[Saved entries]
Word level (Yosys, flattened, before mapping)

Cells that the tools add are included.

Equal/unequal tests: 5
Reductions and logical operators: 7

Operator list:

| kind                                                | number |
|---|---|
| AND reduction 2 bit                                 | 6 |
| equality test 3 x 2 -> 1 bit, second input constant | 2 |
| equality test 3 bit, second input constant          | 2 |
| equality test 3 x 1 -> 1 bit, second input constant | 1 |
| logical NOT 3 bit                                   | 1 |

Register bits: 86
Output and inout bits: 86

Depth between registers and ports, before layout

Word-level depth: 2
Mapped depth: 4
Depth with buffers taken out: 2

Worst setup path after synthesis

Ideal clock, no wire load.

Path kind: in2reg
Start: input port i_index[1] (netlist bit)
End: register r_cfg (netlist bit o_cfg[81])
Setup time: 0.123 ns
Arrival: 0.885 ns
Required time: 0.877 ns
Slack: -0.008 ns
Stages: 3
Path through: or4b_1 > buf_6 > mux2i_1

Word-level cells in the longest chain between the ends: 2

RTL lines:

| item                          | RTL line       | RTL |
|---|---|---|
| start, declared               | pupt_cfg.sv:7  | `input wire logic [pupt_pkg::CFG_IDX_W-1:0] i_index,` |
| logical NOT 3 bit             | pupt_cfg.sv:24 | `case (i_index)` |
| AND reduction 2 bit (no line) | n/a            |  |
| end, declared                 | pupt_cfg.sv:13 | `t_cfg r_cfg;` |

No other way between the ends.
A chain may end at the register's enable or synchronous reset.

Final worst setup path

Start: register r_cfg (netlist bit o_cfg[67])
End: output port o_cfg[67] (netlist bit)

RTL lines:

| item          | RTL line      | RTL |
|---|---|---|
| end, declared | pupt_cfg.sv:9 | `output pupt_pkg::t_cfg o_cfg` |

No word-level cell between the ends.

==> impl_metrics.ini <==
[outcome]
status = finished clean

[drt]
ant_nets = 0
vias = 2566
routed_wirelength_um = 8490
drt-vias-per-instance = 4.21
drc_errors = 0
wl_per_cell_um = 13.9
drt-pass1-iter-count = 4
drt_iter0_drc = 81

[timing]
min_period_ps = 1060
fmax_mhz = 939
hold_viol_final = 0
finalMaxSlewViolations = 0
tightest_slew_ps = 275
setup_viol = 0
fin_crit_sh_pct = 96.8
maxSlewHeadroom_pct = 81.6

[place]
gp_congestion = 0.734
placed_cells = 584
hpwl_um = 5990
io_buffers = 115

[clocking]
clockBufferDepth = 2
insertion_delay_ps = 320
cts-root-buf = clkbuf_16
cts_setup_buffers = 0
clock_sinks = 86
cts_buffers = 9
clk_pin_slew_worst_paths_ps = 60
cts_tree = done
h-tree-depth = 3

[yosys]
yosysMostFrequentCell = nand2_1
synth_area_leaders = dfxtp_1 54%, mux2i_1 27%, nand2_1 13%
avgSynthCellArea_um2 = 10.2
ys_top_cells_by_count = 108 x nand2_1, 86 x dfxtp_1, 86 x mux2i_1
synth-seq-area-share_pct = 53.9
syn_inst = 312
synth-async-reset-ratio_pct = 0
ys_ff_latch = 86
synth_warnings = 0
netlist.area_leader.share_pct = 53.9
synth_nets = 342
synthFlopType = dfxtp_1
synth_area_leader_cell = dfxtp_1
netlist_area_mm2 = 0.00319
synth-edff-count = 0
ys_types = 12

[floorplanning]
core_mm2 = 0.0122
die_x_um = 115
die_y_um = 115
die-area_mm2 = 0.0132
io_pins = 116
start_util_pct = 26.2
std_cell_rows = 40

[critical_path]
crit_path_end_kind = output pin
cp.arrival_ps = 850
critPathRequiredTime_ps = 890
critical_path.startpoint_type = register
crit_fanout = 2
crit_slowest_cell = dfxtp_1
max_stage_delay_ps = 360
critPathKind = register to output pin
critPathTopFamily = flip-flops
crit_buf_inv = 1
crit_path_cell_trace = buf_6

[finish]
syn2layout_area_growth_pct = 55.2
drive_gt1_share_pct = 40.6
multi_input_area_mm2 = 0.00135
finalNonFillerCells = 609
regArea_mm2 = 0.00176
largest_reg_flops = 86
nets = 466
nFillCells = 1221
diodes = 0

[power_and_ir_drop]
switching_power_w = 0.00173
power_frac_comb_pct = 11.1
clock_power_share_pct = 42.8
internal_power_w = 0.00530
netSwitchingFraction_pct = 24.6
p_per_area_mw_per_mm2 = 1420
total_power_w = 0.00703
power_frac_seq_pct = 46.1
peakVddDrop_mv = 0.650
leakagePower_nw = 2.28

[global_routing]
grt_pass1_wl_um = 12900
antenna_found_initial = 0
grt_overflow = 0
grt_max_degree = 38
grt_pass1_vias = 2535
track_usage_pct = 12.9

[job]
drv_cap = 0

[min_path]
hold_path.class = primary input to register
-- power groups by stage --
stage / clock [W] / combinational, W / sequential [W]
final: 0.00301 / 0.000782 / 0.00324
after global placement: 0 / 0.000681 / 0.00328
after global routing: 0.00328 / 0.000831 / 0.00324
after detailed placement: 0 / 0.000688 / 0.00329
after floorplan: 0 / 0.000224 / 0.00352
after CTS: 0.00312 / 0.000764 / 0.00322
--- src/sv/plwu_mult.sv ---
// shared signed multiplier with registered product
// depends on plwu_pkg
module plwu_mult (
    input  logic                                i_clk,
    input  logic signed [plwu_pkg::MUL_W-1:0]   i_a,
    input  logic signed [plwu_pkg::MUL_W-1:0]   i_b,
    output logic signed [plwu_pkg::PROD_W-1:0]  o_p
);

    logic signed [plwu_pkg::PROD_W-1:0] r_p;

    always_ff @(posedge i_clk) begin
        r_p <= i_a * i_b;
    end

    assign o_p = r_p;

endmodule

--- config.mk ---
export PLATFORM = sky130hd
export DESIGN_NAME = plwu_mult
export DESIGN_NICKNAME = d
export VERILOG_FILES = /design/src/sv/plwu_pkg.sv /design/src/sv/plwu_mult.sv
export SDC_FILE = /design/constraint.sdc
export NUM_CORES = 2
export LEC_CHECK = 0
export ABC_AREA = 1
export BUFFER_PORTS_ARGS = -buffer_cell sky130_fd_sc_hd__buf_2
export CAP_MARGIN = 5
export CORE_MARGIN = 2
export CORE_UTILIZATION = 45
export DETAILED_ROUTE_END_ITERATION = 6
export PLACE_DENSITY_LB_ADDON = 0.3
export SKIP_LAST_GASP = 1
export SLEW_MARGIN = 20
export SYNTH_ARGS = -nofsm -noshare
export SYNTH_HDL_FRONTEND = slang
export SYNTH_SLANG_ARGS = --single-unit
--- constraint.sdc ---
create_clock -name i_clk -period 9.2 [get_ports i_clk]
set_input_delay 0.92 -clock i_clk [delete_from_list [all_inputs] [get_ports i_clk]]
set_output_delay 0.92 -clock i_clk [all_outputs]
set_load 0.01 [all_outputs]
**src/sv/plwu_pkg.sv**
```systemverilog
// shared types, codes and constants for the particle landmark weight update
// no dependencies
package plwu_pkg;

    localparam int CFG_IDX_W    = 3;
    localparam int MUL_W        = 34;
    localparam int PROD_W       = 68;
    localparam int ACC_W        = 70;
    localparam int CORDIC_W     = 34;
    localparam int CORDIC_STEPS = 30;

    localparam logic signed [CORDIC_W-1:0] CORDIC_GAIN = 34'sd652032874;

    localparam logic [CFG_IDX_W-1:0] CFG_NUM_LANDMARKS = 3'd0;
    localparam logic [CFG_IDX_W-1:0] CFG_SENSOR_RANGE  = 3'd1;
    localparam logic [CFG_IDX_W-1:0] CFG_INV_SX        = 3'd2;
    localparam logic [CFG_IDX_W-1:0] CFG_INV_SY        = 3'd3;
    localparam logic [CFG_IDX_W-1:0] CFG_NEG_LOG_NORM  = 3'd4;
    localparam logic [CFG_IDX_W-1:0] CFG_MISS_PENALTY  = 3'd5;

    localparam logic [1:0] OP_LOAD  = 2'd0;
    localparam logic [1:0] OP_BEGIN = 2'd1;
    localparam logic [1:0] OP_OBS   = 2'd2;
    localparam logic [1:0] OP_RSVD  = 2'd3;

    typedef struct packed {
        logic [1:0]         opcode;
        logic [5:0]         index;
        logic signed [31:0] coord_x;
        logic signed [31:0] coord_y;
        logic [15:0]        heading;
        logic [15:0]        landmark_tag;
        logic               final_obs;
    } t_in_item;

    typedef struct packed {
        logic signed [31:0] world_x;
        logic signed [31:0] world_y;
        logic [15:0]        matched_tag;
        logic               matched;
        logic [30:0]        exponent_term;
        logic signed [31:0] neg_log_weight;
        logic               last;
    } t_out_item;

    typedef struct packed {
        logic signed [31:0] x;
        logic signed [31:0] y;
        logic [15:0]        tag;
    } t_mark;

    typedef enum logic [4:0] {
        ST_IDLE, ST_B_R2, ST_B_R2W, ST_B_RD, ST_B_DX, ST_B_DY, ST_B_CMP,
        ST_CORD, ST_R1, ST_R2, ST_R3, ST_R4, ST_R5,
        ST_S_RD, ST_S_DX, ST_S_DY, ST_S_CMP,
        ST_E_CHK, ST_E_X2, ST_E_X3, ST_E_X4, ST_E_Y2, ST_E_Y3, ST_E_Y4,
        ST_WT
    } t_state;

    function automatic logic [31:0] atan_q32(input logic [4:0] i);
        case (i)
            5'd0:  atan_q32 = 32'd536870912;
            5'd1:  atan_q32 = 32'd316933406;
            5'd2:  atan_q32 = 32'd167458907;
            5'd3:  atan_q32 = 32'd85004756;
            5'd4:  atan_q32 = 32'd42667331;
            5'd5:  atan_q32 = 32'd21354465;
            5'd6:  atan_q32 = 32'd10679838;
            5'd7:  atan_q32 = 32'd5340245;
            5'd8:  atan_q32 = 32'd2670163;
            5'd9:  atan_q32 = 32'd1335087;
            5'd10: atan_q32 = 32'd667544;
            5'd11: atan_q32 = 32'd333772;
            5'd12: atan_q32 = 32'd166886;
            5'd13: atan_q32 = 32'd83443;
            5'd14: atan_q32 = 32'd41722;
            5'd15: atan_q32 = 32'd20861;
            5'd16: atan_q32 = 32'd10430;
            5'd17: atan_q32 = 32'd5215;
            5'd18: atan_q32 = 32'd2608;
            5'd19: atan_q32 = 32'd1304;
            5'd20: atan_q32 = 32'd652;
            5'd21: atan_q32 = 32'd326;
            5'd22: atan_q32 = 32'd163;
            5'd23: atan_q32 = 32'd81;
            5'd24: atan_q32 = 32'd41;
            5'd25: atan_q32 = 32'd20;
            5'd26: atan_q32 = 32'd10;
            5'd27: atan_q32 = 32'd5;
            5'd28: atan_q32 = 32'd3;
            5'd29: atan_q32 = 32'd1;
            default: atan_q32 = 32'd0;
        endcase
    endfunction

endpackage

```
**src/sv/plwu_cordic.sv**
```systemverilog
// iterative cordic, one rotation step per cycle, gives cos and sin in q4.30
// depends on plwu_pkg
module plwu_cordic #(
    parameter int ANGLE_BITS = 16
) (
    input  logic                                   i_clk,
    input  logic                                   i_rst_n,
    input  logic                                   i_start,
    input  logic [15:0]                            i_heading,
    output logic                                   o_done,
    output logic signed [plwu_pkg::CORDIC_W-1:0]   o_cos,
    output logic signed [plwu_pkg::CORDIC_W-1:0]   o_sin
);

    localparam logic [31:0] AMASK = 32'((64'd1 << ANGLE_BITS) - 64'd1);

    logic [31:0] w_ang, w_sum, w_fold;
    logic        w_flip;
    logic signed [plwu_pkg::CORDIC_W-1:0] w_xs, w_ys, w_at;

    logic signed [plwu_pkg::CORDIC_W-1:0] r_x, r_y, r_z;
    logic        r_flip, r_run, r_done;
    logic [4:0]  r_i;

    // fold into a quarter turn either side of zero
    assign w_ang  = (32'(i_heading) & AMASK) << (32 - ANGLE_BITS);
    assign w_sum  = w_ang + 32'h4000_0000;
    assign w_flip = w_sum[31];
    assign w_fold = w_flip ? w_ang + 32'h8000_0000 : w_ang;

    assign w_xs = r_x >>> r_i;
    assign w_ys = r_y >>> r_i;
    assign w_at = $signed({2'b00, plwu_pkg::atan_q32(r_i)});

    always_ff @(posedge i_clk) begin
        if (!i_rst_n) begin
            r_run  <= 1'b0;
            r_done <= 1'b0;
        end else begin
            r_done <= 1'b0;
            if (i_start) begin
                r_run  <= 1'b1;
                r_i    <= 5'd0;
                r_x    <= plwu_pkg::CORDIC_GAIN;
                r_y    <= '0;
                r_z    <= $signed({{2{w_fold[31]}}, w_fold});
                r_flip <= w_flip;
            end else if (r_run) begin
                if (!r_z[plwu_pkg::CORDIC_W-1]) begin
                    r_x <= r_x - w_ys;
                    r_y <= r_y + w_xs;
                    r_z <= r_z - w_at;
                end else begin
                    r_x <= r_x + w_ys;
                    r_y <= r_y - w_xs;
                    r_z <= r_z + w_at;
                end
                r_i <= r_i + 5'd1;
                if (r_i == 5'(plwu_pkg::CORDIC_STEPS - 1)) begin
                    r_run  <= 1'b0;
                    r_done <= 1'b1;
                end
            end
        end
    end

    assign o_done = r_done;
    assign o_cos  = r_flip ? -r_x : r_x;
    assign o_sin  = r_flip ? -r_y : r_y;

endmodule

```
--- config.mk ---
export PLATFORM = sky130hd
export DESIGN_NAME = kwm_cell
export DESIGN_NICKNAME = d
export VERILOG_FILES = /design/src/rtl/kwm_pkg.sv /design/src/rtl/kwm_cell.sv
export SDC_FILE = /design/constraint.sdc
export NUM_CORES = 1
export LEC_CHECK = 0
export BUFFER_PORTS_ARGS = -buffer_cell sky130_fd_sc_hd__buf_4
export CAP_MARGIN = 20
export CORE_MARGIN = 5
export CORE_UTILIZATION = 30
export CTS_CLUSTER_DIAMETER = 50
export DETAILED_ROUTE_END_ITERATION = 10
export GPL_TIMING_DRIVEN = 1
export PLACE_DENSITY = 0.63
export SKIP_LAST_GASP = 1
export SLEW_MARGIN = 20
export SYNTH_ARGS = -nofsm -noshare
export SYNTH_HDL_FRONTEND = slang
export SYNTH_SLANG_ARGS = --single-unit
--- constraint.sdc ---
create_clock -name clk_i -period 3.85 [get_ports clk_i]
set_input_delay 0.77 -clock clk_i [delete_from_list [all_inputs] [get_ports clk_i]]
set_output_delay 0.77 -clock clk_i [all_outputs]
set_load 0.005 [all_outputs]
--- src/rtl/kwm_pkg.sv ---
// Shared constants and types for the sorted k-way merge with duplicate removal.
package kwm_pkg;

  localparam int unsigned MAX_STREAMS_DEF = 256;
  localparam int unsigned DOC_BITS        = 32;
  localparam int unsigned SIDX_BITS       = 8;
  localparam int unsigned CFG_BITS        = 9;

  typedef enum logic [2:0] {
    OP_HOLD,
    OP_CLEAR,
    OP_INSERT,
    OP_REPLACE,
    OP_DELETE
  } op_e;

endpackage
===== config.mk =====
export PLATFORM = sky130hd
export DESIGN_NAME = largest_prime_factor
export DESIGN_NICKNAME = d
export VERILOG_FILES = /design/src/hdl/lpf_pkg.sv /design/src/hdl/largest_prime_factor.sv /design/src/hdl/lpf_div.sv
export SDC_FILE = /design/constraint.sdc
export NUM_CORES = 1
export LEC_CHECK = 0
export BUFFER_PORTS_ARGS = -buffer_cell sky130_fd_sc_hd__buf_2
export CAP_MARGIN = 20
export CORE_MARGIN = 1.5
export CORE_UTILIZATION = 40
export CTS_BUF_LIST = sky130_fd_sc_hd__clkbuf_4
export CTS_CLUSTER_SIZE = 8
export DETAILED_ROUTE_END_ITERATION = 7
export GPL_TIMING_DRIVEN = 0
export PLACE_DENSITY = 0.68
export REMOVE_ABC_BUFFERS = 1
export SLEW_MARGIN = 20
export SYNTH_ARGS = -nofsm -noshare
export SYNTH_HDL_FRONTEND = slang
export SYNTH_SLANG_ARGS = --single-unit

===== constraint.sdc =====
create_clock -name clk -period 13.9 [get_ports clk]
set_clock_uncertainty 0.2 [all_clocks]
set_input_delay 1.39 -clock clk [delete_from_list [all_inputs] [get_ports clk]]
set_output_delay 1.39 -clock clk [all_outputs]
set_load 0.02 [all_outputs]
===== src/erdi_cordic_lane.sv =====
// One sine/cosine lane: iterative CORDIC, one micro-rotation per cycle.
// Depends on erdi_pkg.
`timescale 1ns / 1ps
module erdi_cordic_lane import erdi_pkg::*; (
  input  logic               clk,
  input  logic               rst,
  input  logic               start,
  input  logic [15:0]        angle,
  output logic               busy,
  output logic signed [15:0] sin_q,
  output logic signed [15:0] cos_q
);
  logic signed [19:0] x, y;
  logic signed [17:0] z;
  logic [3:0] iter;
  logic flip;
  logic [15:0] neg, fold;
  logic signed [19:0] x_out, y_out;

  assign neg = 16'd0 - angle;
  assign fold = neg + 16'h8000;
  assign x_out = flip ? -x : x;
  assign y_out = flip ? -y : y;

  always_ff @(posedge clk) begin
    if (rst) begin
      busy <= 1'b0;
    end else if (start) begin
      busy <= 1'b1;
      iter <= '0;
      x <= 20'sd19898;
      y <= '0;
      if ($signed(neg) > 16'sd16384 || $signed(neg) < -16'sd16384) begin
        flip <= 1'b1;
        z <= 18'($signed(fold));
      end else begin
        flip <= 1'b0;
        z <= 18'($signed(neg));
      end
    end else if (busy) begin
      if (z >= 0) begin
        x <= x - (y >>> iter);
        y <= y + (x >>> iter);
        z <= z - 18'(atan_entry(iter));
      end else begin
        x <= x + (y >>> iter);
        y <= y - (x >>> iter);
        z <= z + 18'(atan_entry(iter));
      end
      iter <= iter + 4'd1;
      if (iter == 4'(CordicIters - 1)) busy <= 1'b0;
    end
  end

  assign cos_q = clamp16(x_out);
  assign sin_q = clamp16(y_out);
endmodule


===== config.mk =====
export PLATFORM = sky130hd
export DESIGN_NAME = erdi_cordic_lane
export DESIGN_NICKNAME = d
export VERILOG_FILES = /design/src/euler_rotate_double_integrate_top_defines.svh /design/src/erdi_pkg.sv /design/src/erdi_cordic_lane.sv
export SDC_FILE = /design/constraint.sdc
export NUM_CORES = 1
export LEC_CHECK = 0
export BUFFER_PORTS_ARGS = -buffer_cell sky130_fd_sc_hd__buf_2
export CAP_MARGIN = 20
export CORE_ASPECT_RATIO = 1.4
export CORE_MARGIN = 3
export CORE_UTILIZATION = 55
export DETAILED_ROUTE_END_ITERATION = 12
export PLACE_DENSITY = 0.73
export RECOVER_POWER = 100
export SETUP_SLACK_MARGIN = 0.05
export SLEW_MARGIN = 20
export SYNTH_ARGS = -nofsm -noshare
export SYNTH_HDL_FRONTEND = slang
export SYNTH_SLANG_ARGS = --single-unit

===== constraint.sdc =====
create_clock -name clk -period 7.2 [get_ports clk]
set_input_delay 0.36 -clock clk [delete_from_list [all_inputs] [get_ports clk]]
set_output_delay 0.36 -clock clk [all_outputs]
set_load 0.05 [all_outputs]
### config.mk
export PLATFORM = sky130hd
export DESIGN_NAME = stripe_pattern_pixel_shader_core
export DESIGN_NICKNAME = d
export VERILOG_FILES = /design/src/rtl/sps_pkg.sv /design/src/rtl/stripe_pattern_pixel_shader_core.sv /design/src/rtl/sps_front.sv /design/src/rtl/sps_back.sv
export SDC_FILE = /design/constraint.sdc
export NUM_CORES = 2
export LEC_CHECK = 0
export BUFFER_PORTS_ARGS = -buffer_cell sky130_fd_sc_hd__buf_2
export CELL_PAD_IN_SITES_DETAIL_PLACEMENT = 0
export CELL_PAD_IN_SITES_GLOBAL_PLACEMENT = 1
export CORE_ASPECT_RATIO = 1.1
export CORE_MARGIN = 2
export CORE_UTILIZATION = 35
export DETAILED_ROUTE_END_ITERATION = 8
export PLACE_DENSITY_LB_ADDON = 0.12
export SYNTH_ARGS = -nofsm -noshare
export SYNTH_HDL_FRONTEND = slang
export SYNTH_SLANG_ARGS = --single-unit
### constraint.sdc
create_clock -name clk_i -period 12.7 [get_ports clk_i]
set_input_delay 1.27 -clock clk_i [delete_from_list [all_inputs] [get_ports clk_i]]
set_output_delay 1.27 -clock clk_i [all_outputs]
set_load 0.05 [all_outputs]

--

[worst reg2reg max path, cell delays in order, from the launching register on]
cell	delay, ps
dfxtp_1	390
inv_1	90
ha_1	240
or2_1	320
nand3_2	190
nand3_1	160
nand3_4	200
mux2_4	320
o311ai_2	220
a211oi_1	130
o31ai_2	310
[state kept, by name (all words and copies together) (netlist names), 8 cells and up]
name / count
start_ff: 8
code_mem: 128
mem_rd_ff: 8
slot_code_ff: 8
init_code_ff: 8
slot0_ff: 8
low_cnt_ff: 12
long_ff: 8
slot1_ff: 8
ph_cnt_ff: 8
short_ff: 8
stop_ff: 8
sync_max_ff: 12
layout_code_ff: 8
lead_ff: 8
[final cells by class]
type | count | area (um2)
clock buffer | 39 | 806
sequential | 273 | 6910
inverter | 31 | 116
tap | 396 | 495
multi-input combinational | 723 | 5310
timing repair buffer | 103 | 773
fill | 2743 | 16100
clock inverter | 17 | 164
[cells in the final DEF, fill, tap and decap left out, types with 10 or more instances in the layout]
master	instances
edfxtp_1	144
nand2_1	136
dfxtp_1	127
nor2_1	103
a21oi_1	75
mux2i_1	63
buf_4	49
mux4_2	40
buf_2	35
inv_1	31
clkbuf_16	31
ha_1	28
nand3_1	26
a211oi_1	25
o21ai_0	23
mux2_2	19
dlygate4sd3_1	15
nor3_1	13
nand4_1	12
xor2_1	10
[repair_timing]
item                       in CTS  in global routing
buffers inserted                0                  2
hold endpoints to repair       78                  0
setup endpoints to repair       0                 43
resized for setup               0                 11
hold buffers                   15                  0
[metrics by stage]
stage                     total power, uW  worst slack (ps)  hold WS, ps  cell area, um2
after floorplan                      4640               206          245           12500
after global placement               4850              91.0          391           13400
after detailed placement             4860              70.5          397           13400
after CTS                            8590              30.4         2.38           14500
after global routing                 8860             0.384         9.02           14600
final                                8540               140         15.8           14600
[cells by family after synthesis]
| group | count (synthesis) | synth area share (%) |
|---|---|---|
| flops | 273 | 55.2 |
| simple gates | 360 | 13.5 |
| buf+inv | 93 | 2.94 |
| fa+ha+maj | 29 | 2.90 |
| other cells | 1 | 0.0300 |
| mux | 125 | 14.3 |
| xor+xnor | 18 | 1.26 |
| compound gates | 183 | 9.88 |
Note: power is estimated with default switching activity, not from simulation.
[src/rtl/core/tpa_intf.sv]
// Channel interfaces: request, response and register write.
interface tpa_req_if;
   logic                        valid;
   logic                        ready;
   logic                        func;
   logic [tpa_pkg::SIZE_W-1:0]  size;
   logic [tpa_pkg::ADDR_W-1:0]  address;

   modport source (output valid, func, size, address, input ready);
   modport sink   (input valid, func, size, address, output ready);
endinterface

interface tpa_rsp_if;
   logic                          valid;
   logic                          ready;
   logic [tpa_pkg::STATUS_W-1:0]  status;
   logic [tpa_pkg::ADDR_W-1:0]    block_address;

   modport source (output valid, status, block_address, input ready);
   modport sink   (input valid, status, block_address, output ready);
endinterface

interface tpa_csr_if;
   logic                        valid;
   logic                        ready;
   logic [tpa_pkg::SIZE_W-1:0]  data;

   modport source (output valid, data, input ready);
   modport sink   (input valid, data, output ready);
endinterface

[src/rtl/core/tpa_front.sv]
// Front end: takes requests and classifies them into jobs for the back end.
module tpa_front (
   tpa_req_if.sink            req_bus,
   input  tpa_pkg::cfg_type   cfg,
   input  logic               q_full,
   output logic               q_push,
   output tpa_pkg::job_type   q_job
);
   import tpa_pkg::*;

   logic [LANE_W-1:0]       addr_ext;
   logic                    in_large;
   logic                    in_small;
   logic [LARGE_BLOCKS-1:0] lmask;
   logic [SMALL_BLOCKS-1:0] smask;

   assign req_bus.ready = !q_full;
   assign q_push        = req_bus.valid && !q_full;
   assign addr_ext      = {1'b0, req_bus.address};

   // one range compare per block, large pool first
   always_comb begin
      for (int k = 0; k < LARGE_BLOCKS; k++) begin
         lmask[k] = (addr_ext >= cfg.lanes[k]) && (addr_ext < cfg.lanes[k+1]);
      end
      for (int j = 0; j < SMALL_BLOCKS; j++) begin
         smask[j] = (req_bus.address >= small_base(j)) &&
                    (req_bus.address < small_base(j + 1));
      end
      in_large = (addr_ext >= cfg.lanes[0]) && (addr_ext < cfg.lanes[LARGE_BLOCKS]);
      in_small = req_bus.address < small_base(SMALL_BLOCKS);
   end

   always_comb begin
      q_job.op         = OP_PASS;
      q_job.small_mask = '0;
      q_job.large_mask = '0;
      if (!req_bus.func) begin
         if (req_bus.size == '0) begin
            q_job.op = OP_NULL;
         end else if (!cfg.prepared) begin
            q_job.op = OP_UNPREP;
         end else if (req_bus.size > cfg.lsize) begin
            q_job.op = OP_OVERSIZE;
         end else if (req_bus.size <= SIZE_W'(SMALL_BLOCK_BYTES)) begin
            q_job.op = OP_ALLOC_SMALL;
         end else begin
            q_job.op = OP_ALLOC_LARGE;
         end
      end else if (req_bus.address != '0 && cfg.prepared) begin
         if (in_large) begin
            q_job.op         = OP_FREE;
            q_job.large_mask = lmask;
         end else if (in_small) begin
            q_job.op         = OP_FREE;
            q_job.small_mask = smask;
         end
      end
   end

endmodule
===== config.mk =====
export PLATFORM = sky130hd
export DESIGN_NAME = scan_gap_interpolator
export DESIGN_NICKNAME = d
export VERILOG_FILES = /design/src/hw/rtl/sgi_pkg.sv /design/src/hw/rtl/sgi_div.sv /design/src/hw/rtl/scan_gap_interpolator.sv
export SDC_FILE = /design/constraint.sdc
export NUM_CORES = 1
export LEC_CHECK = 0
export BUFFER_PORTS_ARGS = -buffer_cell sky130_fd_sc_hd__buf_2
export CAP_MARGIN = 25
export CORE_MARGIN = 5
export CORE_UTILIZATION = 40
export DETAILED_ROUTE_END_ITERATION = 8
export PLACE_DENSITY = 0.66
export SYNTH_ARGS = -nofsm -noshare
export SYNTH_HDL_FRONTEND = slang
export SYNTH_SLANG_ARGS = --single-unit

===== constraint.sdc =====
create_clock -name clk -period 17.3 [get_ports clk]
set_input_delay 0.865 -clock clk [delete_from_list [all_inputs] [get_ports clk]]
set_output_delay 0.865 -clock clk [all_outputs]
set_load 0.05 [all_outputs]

§ How to complete this task: From the records above, print exactly the lines that run from the line with "Word level (Yosys, flattened, before mapping)" to the line with "Depth with buffers taken out: 2", inclusive.

§ Exercise solution:
Word level (Yosys, flattened, before mapping)

Cells that the tools add are included.

Equal/unequal tests: 5
Reductions and logical operators: 7

Operator list:

| kind                                                | number |
|---|---|
| AND reduction 2 bit                                 | 6 |
| equality test 3 x 2 -> 1 bit, second input constant | 2 |
| equality test 3 bit, second input constant          | 2 |
| equality test 3 x 1 -> 1 bit, second input constant | 1 |
| logical NOT 3 bit                                   | 1 |

Register bits: 86
Output and inout bits: 86

Depth between registers and ports, before layout

Word-level depth: 2
Mapped depth: 4
Depth with buffers taken out: 2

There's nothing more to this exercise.